→ **Your task**
Wherever a line of the data contains "global", copy that line.

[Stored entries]
---------------

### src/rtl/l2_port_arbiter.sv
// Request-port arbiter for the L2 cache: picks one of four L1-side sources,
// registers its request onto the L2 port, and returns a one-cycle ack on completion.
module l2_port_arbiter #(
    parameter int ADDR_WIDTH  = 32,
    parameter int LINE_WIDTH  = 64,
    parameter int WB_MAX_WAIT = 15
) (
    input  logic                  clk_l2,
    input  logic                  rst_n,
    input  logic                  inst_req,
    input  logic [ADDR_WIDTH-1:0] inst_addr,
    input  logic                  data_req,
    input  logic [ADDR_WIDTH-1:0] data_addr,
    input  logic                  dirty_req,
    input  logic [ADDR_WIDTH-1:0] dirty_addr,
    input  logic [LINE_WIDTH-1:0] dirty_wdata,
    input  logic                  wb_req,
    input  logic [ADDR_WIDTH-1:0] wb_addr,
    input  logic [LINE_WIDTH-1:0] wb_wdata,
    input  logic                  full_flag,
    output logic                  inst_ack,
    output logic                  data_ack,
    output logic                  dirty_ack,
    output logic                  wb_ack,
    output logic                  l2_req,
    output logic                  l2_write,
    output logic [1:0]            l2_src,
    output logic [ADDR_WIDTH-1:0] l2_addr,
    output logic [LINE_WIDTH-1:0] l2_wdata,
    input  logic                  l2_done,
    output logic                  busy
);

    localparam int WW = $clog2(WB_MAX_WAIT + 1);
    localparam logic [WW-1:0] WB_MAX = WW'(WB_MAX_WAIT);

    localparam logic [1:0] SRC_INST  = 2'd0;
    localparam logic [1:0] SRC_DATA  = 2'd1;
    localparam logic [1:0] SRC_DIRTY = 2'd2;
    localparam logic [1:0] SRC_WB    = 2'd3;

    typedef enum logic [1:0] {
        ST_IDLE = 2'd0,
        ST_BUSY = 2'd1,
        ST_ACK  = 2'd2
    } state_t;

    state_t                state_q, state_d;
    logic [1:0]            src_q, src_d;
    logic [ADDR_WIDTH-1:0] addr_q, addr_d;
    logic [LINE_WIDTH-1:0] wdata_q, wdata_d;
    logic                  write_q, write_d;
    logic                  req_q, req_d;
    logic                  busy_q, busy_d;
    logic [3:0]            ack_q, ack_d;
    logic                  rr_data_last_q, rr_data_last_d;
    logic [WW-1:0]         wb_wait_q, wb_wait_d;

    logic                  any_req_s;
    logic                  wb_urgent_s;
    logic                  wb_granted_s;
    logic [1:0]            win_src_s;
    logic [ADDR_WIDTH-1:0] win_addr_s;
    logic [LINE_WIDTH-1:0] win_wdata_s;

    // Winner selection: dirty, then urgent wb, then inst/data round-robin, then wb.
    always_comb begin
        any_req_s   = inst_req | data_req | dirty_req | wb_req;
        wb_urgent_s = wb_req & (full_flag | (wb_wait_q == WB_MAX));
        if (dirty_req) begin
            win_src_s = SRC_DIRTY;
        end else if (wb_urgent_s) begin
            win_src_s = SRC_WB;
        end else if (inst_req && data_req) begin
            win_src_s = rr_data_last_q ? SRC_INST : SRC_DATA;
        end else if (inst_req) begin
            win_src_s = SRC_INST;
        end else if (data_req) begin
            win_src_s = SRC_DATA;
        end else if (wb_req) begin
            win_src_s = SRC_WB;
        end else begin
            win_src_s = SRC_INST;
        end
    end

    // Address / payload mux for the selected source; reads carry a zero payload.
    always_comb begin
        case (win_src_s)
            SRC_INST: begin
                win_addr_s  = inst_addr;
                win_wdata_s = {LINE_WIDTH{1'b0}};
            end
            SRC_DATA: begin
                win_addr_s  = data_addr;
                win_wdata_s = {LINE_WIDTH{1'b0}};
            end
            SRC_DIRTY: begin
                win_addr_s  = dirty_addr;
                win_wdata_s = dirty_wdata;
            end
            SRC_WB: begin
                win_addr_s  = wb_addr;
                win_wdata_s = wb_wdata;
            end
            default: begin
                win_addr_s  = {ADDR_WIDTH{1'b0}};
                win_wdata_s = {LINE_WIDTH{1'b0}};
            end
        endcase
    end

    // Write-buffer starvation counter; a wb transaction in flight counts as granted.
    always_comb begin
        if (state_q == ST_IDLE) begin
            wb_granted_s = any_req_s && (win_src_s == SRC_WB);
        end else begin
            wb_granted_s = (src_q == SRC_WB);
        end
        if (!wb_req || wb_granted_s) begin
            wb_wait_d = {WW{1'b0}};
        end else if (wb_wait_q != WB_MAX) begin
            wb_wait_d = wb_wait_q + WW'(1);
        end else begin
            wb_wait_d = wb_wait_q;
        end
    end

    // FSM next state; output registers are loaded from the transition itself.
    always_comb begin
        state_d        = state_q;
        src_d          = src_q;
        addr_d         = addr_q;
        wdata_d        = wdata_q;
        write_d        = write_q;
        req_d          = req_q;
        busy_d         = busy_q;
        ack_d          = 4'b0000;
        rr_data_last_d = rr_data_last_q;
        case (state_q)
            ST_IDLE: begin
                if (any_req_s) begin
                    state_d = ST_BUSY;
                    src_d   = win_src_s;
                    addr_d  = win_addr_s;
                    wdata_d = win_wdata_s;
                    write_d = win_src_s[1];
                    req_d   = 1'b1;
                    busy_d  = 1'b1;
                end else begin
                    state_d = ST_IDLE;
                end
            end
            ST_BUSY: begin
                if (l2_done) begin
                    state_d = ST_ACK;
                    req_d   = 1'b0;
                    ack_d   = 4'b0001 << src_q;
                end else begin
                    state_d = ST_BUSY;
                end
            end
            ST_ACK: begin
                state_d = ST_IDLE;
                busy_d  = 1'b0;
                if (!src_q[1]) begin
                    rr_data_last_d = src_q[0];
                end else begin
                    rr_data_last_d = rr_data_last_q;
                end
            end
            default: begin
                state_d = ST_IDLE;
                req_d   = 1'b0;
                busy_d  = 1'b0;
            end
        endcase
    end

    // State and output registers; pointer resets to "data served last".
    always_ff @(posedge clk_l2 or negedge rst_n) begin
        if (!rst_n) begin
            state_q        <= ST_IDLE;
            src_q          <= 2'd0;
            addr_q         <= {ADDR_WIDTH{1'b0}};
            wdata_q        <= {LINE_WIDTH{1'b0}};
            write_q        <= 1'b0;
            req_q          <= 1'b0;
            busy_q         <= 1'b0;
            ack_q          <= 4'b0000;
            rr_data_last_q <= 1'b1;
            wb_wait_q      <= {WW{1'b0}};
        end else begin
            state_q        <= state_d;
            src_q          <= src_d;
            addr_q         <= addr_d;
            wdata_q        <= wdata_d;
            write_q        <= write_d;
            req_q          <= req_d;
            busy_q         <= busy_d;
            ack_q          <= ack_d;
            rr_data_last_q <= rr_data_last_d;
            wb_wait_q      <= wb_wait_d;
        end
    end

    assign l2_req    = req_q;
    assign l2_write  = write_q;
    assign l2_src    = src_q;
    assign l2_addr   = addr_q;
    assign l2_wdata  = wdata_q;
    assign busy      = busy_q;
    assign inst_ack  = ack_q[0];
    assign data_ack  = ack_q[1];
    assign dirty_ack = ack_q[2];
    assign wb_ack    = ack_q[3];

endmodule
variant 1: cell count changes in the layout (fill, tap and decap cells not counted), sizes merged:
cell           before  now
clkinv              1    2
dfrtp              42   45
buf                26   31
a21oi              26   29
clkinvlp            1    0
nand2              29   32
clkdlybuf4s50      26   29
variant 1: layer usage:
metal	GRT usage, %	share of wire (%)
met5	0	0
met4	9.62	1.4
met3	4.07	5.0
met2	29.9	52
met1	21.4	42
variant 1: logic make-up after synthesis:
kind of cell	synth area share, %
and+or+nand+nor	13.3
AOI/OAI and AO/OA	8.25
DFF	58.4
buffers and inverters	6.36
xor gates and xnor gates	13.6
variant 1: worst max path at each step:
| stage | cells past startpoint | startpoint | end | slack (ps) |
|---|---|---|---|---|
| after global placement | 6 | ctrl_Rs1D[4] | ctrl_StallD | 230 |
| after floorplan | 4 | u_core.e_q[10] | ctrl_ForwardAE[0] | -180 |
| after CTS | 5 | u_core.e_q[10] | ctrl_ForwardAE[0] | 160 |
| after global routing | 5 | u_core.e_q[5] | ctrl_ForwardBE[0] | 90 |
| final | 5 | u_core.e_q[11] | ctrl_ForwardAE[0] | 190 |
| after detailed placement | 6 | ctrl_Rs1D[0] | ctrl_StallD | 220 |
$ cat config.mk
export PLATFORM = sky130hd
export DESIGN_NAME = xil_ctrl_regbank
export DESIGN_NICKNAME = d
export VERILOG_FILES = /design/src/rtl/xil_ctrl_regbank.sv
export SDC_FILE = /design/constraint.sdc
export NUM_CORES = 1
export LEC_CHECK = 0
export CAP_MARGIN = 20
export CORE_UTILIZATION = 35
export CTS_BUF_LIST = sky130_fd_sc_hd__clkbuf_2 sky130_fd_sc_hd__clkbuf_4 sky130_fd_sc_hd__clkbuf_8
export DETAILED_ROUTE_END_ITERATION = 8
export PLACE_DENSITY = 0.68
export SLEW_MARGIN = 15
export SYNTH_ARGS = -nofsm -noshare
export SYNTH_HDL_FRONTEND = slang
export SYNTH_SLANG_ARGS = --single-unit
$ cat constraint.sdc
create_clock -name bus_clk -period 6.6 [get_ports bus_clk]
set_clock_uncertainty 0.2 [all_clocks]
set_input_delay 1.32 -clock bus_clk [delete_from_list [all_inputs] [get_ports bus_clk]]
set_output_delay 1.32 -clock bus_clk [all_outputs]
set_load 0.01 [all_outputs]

---------------

→ **Answer box**
| after global placement | 6 | ctrl_Rs1D[4] | ctrl_StallD | 230 |
| after global routing | 5 | u_core.e_q[5] | ctrl_ForwardBE[0] | 90 |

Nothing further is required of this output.